British and Loyalist efforts were hampered by limited resources, a front that
extended from Canada to Georgia, difficult terrain, extended lines of
communication and supply, by disagreements between military commanders and,
in some cases, by glaring incompetence. With the surrender in 1777 by British
and Loyalist troops at Saratoga, the debate in Britain reached new heights.
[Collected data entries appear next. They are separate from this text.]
### config.mk
export PLATFORM = sky130hd
export DESIGN_NAME = alu_op_sequencer
export DESIGN_NICKNAME = d
export VERILOG_FILES = /design/src/rtl/alu_pkg.sv /design/src/rtl/alu_cmd_fifo.sv /design/src/rtl/alu_op_sequencer.sv
export SDC_FILE = /design/constraint.sdc
export NUM_CORES = 1
export LEC_CHECK = 0
export BUFFER_PORTS_ARGS = -buffer_cell sky130_fd_sc_hd__buf_2
export CAP_MARGIN = 10
export CELL_PAD_IN_SITES_DETAIL_PLACEMENT = 0
export CELL_PAD_IN_SITES_GLOBAL_PLACEMENT = 1
export CORE_MARGIN = 1
export CORE_UTILIZATION = 49
export CTS_CLUSTER_DIAMETER = 100
export CTS_CLUSTER_SIZE = 8
export DETAILED_ROUTE_END_ITERATION = 12
export GPL_TIMING_DRIVEN = 1
export MAX_ROUTING_LAYER = met4
export PLACE_DENSITY_LB_ADDON = 0.1
export REMOVE_ABC_BUFFERS = 1
export SYNTH_ARGS = -nofsm -noshare
export SYNTH_HDL_FRONTEND = slang
export SYNTH_SLANG_ARGS = --single-unit
### constraint.sdc
create_clock -name clk -period 2.85 [get_ports clk]
set_input_delay 0.57 -clock clk [delete_from_list [all_inputs] [get_ports clk]]
set_output_delay 0.57 -clock clk [all_outputs]
set_load 0.1 [all_outputs]
### src/rtl/alu_pkg.sv
// Shared types and widths for the ALU issue stage: command record, sequencer states
// and a helper that packs a command from its loose fields.
package alu_pkg;

   localparam int DATA_W = 32;
   localparam int OPC_W  = 5;

   typedef struct packed {
      logic [DATA_W-1:0] a;
      logic [DATA_W-1:0] b;
      logic [OPC_W-1:0]  opcode;
   } alu_cmd_t;

   typedef enum logic [1:0] {
      IDLE = 2'd0,
      WAIT = 2'd1,
      RESP = 2'd2
   } seq_state_e;

   function automatic alu_cmd_t make_cmd(input logic [DATA_W-1:0] a,
                                         input logic [DATA_W-1:0] b,
                                         input logic [OPC_W-1:0]  opcode);
      alu_cmd_t cmd;
      cmd.a      = a;
      cmd.b      = b;
      cmd.opcode = opcode;
      return cmd;
   endfunction

endpackage

### src/rtl/alu_cmd_fifo.sv
// DEPTH-entry command FIFO; pointers wrap naturally because DEPTH is a power of two.
// A push is ignored while full and a pop is ignored while empty.
module alu_cmd_fifo
   import alu_pkg::*;
#(
   parameter int DEPTH = 4
) (
   input  logic                         clk,
   input  logic                         rst_n,
   input  logic                         push,
   input  alu_cmd_t                     push_cmd,
   input  logic                         pop,
   output alu_cmd_t                     head,
   output logic                         full,
   output logic                         empty,
   output logic [$clog2(DEPTH+1)-1:0]   level
);

   localparam int PTR_W = $clog2(DEPTH);
   localparam int LVL_W = $clog2(DEPTH + 1);

   alu_cmd_t          mem_q [DEPTH];
   alu_cmd_t          mem_d [DEPTH];
   logic [PTR_W-1:0]  wr_ptr_q, wr_ptr_d;
   logic [PTR_W-1:0]  rd_ptr_q, rd_ptr_d;
   logic [LVL_W-1:0]  level_q, level_d;
   logic              do_push;
   logic              do_pop;

   assign full    = (level_q == LVL_W'(DEPTH));
   assign empty   = (level_q == '0);
   assign do_push = push && !full;
   assign do_pop  = pop && !empty;
   assign head    = mem_q[rd_ptr_q];
   assign level   = level_q;

   always_comb begin
      mem_d    = mem_q;
      wr_ptr_d = wr_ptr_q;
      rd_ptr_d = rd_ptr_q;
      level_d  = level_q;
      if (do_push) begin
         mem_d[wr_ptr_q] = push_cmd;
         wr_ptr_d        = wr_ptr_q + 1'b1;
      end
      if (do_pop) begin
         rd_ptr_d = rd_ptr_q + 1'b1;
      end
      // Simultaneous push and pop leaves the occupancy unchanged.
      case ({do_push, do_pop})
         2'b10:   level_d = level_q + 1'b1;
         2'b01:   level_d = level_q - 1'b1;
         default: level_d = level_q;
      endcase
   end

   always_ff @(posedge clk or negedge rst_n) begin
      if (!rst_n) begin
         for (int i = 0; i < DEPTH; i++) begin
            mem_q[i] <= '0;
         end
         wr_ptr_q <= '0;
         rd_ptr_q <= '0;
         level_q  <= '0;
      end else begin
         mem_q    <= mem_d;
         wr_ptr_q <= wr_ptr_d;
         rd_ptr_q <= rd_ptr_d;
         level_q  <= level_d;
      end
   end

endmodule

### src/rtl/alu_op_sequencer.sv
// Issue stage for the combinational ALU: buffers commands, drives the ALU from registers,
// waits SETTLE cycles, captures the result and hands it back over a valid/ready port.
module alu_op_sequencer
   import alu_pkg::*;
#(
   parameter int DEPTH  = 4,
   parameter int SETTLE = 1
) (
   input  logic                         clk,
   input  logic                         rst_n,
   input  logic                         cmd_valid,
   output logic                         cmd_ready,
   input  logic [DATA_W-1:0]            cmd_a,
   input  logic [DATA_W-1:0]            cmd_b,
   input  logic [OPC_W-1:0]             cmd_opcode,
   output logic [DATA_W-1:0]            alu_a,
   output logic [DATA_W-1:0]            alu_b,
   output logic [OPC_W-1:0]             alu_opcode,
   input  logic [DATA_W-1:0]            alu_out,
   input  logic                         alu_carryout,
   output logic                         res_valid,
   input  logic                         res_ready,
   output logic [DATA_W-1:0]            res_data,
   output logic                         res_carry,
   output logic [OPC_W-1:0]             res_opcode,
   output logic                         busy,
   output logic [$clog2(DEPTH+1)-1:0]   fifo_level
);

   localparam int LVL_W  = $clog2(DEPTH + 1);
   localparam int WCNT_W = (SETTLE > 1) ? $clog2(SETTLE) : 1;
   localparam logic [WCNT_W-1:0] WCNT_INIT = WCNT_W'(SETTLE - 1);

   if (SETTLE < 1) begin : g_settle_check
      $error("alu_op_sequencer: SETTLE must be at least 1");
   end
   if ((DEPTH < 2) || ((DEPTH & (DEPTH - 1)) != 0)) begin : g_depth_check
      $error("alu_op_sequencer: DEPTH must be a power of two, at least 2");
   end

   seq_state_e         state_q, state_d;
   logic [WCNT_W-1:0]  wcnt_q, wcnt_d;
   logic [DATA_W-1:0]  alu_a_q, alu_a_d;
   logic [DATA_W-1:0]  alu_b_q, alu_b_d;
   logic [OPC_W-1:0]   alu_opcode_q, alu_opcode_d;
   logic [DATA_W-1:0]  res_data_q, res_data_d;
   logic               res_carry_q, res_carry_d;
   logic [OPC_W-1:0]   res_opcode_q, res_opcode_d;
   logic               res_valid_q, res_valid_d;
   logic               armed_q, armed_d;

   logic               fifo_push;
   logic               fifo_full;
   logic               fifo_empty;
   logic               issue;
   logic [LVL_W-1:0]   fifo_count;
   alu_cmd_t           head_cmd;

   // cmd_ready stays low until the first edge after reset release.
   assign cmd_ready = armed_q && !fifo_full;
   assign fifo_push = cmd_valid && cmd_ready;

   alu_cmd_fifo #(
      .DEPTH   (DEPTH)
   ) u_fifo (
      .clk      (clk),
      .rst_n    (rst_n),
      .push     (fifo_push),
      .push_cmd (make_cmd(cmd_a, cmd_b, cmd_opcode)),
      .pop      (issue),
      .head     (head_cmd),
      .full     (fifo_full),
      .empty    (fifo_empty),
      .level    (fifo_count)
   );

   always_comb begin
      state_d      = state_q;
      wcnt_d       = wcnt_q;
      alu_a_d      = alu_a_q;
      alu_b_d      = alu_b_q;
      alu_opcode_d = alu_opcode_q;
      res_data_d   = res_data_q;
      res_carry_d  = res_carry_q;
      res_opcode_d = res_opcode_q;
      res_valid_d  = res_valid_q;
      armed_d      = 1'b1;
      issue        = 1'b0;
      case (state_q)
         IDLE: issue = !fifo_empty;
         WAIT: begin
            if (wcnt_q != '0) begin
               wcnt_d = wcnt_q - 1'b1;
            end else begin
               res_data_d   = alu_out;
               res_carry_d  = alu_carryout;
               res_opcode_d = alu_opcode_q;
               res_valid_d  = 1'b1;
               state_d      = RESP;
            end
         end
         RESP: begin
            if (res_ready) begin
               res_valid_d = 1'b0;
               issue       = !fifo_empty;
               state_d     = IDLE;
            end
         end
         default: state_d = IDLE;
      endcase
      // The ALU operand registers only move when a command is popped.
      if (issue) begin
         alu_a_d      = head_cmd.a;
         alu_b_d      = head_cmd.b;
         alu_opcode_d = head_cmd.opcode;
         wcnt_d       = WCNT_INIT;
         state_d      = WAIT;
      end
   end

   always_ff @(posedge clk or negedge rst_n) begin
      if (!rst_n) begin
         state_q      <= IDLE;
         wcnt_q       <= '0;
         alu_a_q      <= '0;
         alu_b_q      <= '0;
         alu_opcode_q <= '0;
         res_data_q   <= '0;
         res_carry_q  <= 1'b0;
         res_opcode_q <= '0;
         res_valid_q  <= 1'b0;
         armed_q      <= 1'b0;
      end else begin
         state_q      <= state_d;
         wcnt_q       <= wcnt_d;
         alu_a_q      <= alu_a_d;
         alu_b_q      <= alu_b_d;
         alu_opcode_q <= alu_opcode_d;
         res_data_q   <= res_data_d;
         res_carry_q  <= res_carry_d;
         res_opcode_q <= res_opcode_d;
         res_valid_q  <= res_valid_d;
         armed_q      <= armed_d;
      end
   end

   assign alu_a      = alu_a_q;
   assign alu_b      = alu_b_q;
   assign alu_opcode = alu_opcode_q;
   assign res_data   = res_data_q;
   assign res_carry  = res_carry_q;
   assign res_opcode = res_opcode_q;
   assign res_valid  = res_valid_q;
   assign fifo_level = fifo_count;
   assign busy       = (fifo_count != '0) || (state_q != IDLE);

endmodule

After elaboration in Yosys (flattened, before gate mapping). Index checks and enable logic that the tools add are counted.

Bits in registers: 395. Bits of input ports: 106. Output and inout bits: 113. Word-level logic and storage cells: 83.

Add/sub/neg operators: 5. Magnitude comparators: 3. Equal/unequal tests: 10. Mux-type cells: 19. Bitwise logic cells: 3. Reductions and logical operators: 18.

Operators by type and width (number): 276-bit bitwise mux (1); 69-bit 2-to-1 mux (3); 69-bit binary-select mux with 2-bit select (1); 69-bit demux with 2-bit select (1); 2-bit nonzero test (4); 3-bit >= comparator, second input constant (2); 1-bit 2-to-1 mux (6); 2-bit 2-to-1 mux (3); 3-bit by 2-bit != test with 1-bit output, second input constant (2); 2-bit inverter with 3-bit output (2); 2-bit case mux with 3 select lines (1); 3-bit case mux with 2 select lines (1); 3-bit AND reduction (2); 1-bit logical AND (5); 2-bit by 1-bit adder with 2-bit output, second input constant (2); 2-bit by 1-bit == test with 1-bit output, second input constant (2); 2-bit == test, second input constant (2); 2-bit != test, second input constant (2); 1-bit case mux with 2 select lines (2); 3-bit by 1-bit adder with 3-bit output, second input constant (1); 3-bit == test, second input constant (1); 3-bit logical NOT (1); 3-bit by 1-bit < comparator with 1-bit output, second input constant (1); 3-bit nonzero test (1); 8 further kinds (9).

Depth between registers and ports, before layout.
Depth in word-level cells: 7. Depth in mapped cells: 9. Gate-level depth less buffers: 8.

Hierarchy. From an unflattened synthesis, not the netlist that was laid out.

Cells, all modules: 950. Area total of the unflattened synthesis: 16445.8 µm².

By module, submodules not included: alu_cmd_fifo (times used 1, cells an instance 705, area an instance 12264.3 µm², sequential area each 7081.8 µm²); alu_op_sequencer (times used 1, cells an instance 245, area an instance 4181.5 µm², sequential area each 2777.7 µm²).

Worst setup path before layout. OpenSTA, ideal clock, no wires.

Path type: reg2reg. From: reg u_fifo.level_q[0], in the netlist u_fifo.level[0]. To: reg u_fifo.level_q[2], in the netlist u_fifo.level[2]. Library setup time: 0.162 ns. Data arrival time: 2.736 ns. Data required time: 2.688 ns. Setup slack: -0.048 ns. Stages on the path, launching flop included: 10. Path buffers: 1. Clock period less this slack: 2.898 ns. Cells stage by stage: dfrtp_1 nor3_1 nor3_2 buf_2 ha_1 inv_1 fa_1 xor2_1 nor2_1 xor2_1.

Word-level cells in the longest chain between the ends: 7. Elaborated cells on any way between the ends: 16. Classes of those cells: 2 x add/sub; 3 x eq/ne; 3 x mux; 8 x reduce/logical.

Ends and longest elaborated chain: from (decl) (RTL line alu_cmd_fifo.sv:26) `logic [LVL_W-1:0] level_q, level_d;`; from (signal assigned) (RTL line alu_cmd_fifo.sv:69) `level_q <= level_d;`; 3-bit logical NOT * (RTL line alu_cmd_fifo.sv:31) `assign empty = (level_q == '0);`; 1-bit logical NOT * (RTL line alu_cmd_fifo.sv:33, alu_op_sequencer.sv:90, alu_op_sequencer.sv:105); 1-bit 2-to-1 mux (RTL line alu_op_sequencer.sv:103) `if (res_ready) begin`; 1-bit case mux with 2 select lines (RTL line alu_op_sequencer.sv:89) `case (state_q)`; 1-bit logical AND * (RTL line alu_cmd_fifo.sv:33) `assign do_pop = pop && !empty;`; via u_fifo.do_pop (RTL line alu_cmd_fifo.sv:28) `logic do_pop;`; 2-bit by 1-bit == test with 1-bit output or 2-bit == test (tied branches) (RTL line alu_cmd_fifo.sv:50) `case ({do_push, do_pop})`; 3-bit case mux with 2 select lines or 2-bit nonzero test (tied branches).

The timed path passes the listed nets; every way through them passes the cells marked *. A chain may end at the register's enable or synchronous reset.

Worst setup path after layout.
From: reg u_fifo.level_q[0], in the netlist u_fifo.level[0]. To: out busy.

Word-level cells in the longest chain between the ends: 2.

Ends and longest elaborated chain: 3-bit nonzero test (RTL line alu_op_sequencer.sv:155) `assign busy = (fifo_count != '0) || (state_q != IDLE);`; 1-bit logical OR (RTL line alu_op_sequencer.sv:155); to (decl) (RTL line alu_op_sequencer.sv:26) `output logic busy,`.

Every way passes these cells.

==> key figures <==
Worst setup path
  – CP required: 2.28 ns
  – Nature of the critical path endpoint: primary output
  – FF-to-FF End: u_fifo.level[1]
  – Path depth of the worst reg2reg path: 6
  – Max Fanout on Critical Path: 5
  – Critical Setup Path Class: flip-flop to primary output
  – Crit path arrival time: 2.01 ns
  – CP startpoint kind: flip-flop
  – R2R setup slack: 0.76 ns
  – Critical path origin: u_fifo.level[0]
  – R2r startpoint: u_fifo.level[0]
  – Setup crit end: busy

Global route
  – Largest net degree at the start of global routing: 73
  – Grt ovf: 0
  – Met1 GRT Util: 27.6%
  – Most Used Layer, Global Route: met2
  – GRT Resource Usage Total: 21.0%
  – Vias in the first global route: 9465
  – First-pass GRT wire length: 53700 um
  – Met2 Use GR: 33.1%
  – Met3 Use GR: 4.62%
  – Antenna violations before repair: 4

STA
  – Final Cycle Share: 90.6%
  – Final setup violation count: 0
  – Hold_ws: -0.00564 ns
  – Pins Over Slew Limit: 0
  – RSZ-0062 raised after global routing: false
  – Fmax: 0.387 GHz
  – Setup Skew: 0.0226 ns
  – Relative slew slack: 53.1%
  – Fin crit period: 2.58 ns
  – Fin. Hold Viols: 3
  – Worst Tran Pin Value: 0.698 ns

Synthesis
  – Yosys top cell by area: dfrtp_1
  – Synth Area per Inst: 17.5 um^2
  – Synth area leaders: dfrtp_1 (59%), mux2_2 (23%), mux4_2 (9.4%)
  – Distinct cells, synth: 28
  – Post-synth top area share: 59.5%
  – #FFs+latches synth: 394
  – Synth Instances: 947
  – Register area share after synthesis: 59.5%
  – Cell Area, Synth: 16600 um^2
  – Ys Warns: 0

Min path
  – Min-delay worst type: input port to asynchronous set/reset pin

Clock network
  – Post-CTS Setup Inserts: 0
  – Sink Count: 394
  – Root Driver: clkbuf_16
  – H-tree levels: 2
  – CTS Buf Count: 55
  – Worst-skew pair later-pin latency: 0.57 ns
  – Clock transition at the registers of the reported paths: 0.05 ns
  – # hold bufs at CTS: 0
  – TritonCTS clock tree: yes
  – # resized after CTS: 0
  – Clk buf depth: 3

Die
  – Die H: 186 um
  – Die Wd: 186 um
  – Die area: 34600 um^2
  – Initial core utilization: 50.3%
  – I/O pin total: 219
  – Total core area: 32900 um^2
  – Row cnt: 66

Final layout
  – Share of layout cells above drive strength 1: 63.5%
  – Nets: 1303
  – Post-route cell area: 19700 um^2
  – Synth-to-Final Area Change: 19.1%
  – Core Util, Final: 59.9%

Route
  – Drt pass-1 iters: 4
  – Detailed Route WL: 33600 um
  – ANT nets after route: 0
  – 1st-iter DRT viols: 267
  – Per-cell routed wire length: 20.5 um
  – Vias per inst: 5.42
  – DRC: 0
  – DR vias: 8894

Run status
  – Status: finished, violations left
  – Violated checks: hold timing

Placed design
  – Port Buf Inserts: 218
  – Placed inst area: 18300 um^2
  – GP Congestion: 0.747
  – Detailed placer's ending HPWL: 20400 um

Flow run
  – MaxCap Viol Count: 0
cell type report:
cell class,instances,area [um^2]
multi-input combinational,487,6340
antenna,4,10.0
tap,442,553
timing repair buffer,246,1520
fill,2576,13200
inverter,7,26.3
clock buffer,57,1380
clock inverter,4,35.0
sequential,394,9870
cells in the mapped netlist, drive strengths merged:
| cell type | count |
|---|---|
| nand2 | 2 |
| nor3b | 1 |
| nor2 | 3 |
| and2b | 1 |
| buf | 50 |
| mux4 | 69 |
| dfrtp | 394 |
| xnor2 | 2 |
| fa | 1 |
| nand3b | 1 |
| inv | 7 |
| mux2 | 384 |
| nor4b | 1 |
| xor2 | 4 |
| nor2b | 1 |
| a21oi | 2 |
| nor3 | 3 |
| conb | 1 |
| and4b | 4 |
| ha | 5 |
| clkbuf | 9 |
| mux2i | 1 |
| a21o | 1 |
registers in the layout, summed over array words and instances (netlist names):
signal / count
armed_q: 1
u_fifo.wr_ptr_q: 2
res_valid: 1
alu_a: 32
state_q: 2
u_fifo.level: 3
res_data: 32
res_opcode: 5
alu_b: 32
alu_opcode: 5
u_fifo.mem_q: 276
u_fifo.rd_ptr_q: 2
res_carry: 1
worst max-delay path: stages (launching register included):
cell and delay (ns):
dfrtp_1 0.42, nor3_1 0.60, nand2_1 0.11, buf_2 0.32
per-stage QoR:
step / instances / worst slack (ns) / setup TNS (ns)
2_1_floorplan: 888 / -2.56 / -342.50
3_3_place_gp: 1576 / 0.772 / 0
3_5_place_dp: 1576 / 0.750 / 0
4_1_cts: 1637 / 0.237 / 0
5_1_grt: 1641 / 0.164 / 0
6_report: 1641 / 0.269 / 0
logic make-up after synthesis:
| kind of cell | count (synthesis) | synth area share, % |
|---|---|---|
| buf+inv | 66 | 2.42 |
| xor+xnor | 6 | 0.317 |
| other cells | 1 | 0.0226 |
| mux | 454 | 36.4 |
| fa+ha+maj | 6 | 0.498 |
| simple gates | 17 | 0.732 |
| compound gates | 3 | 0.106 |
| flops | 394 | 59.5 |
routing by layer:
metal  vias up  wire length, um  share of wire [%]
li1       3959                -                  -
met1      4695            14800                 44
met2       193            16600                 49
met3        47             1750                5.2
met4         0              512                1.5
met5         -                0                  0
worst min path at each step:
stage,slack [ns],endpoint,cells after the start,start
2_1_floorplan,0.27,alu_a[0],0,rst_n
3_3_place_gp,0.46,alu_b[26],1,alu_b[26]
3_5_place_dp,0.47,alu_b[26],1,alu_b[26]
4_1_cts,0.004,alu_b[27],1,rst_n
5_1_grt,0.04,u_fifo.mem_q[260],1,rst_n
6_report,-0.006,alu_b[27],1,rst_n
placed cells by master, fill, tap and decap left out:
| cell type | Yosys | final |
|---|---|---|
| a21o_1 | 1 | 1 |
| a21oi_1 | 2 | 2 |
| and2b_1 | 1 | 1 |
| and4b_4 | 0 | 4 |
| buf_12 | 0 | 17 |
| buf_2 | 38 | 217 |
| buf_4 | 0 | 11 |
| buf_8 | 4 | 1 |
| clkbuf_1 | 9 | 2 |
| clkbuf_16 | 0 | 55 |
| clkinv_4 | 0 | 1 |
| conb_1 | 1 | 1 |
| dfrtp_1 | 394 | 392 |
| dfrtp_4 | 0 | 2 |
| diode_2 | 0 | 4 |
| fa_1 | 1 | 1 |
| ha_1 | 5 | 5 |
| inv_1 | 7 | 7 |
| inv_6 | 0 | 3 |
| mux2_1 | 8 | 8 |
| mux2_2 | 336 | 336 |
| mux2_4 | 40 | 40 |
| mux2i_1 | 1 | 1 |
| mux4_2 | 69 | 69 |
| nand2_1 | 2 | 2 |
| nand3b_1 | 1 | 1 |
| nor2_1 | 3 | 2 |
| nor2_4 | 0 | 1 |
| nor2b_1 | 1 | 1 |
| nor3_1 | 2 | 2 |
| nor3_4 | 0 | 1 |
| nor3b_2 | 1 | 1 |
| nor4b_1 | 1 | 1 |
| xnor2_1 | 2 | 2 |
| xor2_1 | 4 | 4 |
Power is left out: the tool's default activity adds up to more than one toggle a clock period on the data nets, which glitch-free logic cannot reach.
The Whig leader Charles Fox spoke for more than two hours in the Commons,
arguing that the war had been mismanaged so far and that, in any case, an
independent America could be a powerful friend to Britain. The Tory first
minister Lord North took a different view: If America should grow into a
separate empire it must cause a revolution in the political system of the
world, and if Europe did not support Britain now, it would one day find
itself ruled by America imbued with democratic fanaticism. With hindsight,
both were almost right. Redcoats
and Rebels is a fascinating and detailed
account that, in adopting a British and Loyalist viewpoint, offers a
counterpoint to much of the mythologising of minor events that followed and
provided potent separatist propaganda at the time. -
The Fatal Shore / Robert Hughes A
history of the convict transportations to Australia between 1787 and 1868,
this is an absorbing read, if a little tainted by mild Anglophobia. When
castigating the British for their illiberal punishment of comparatively minor
crimes, it should perhaps be remembered that the victims were also British.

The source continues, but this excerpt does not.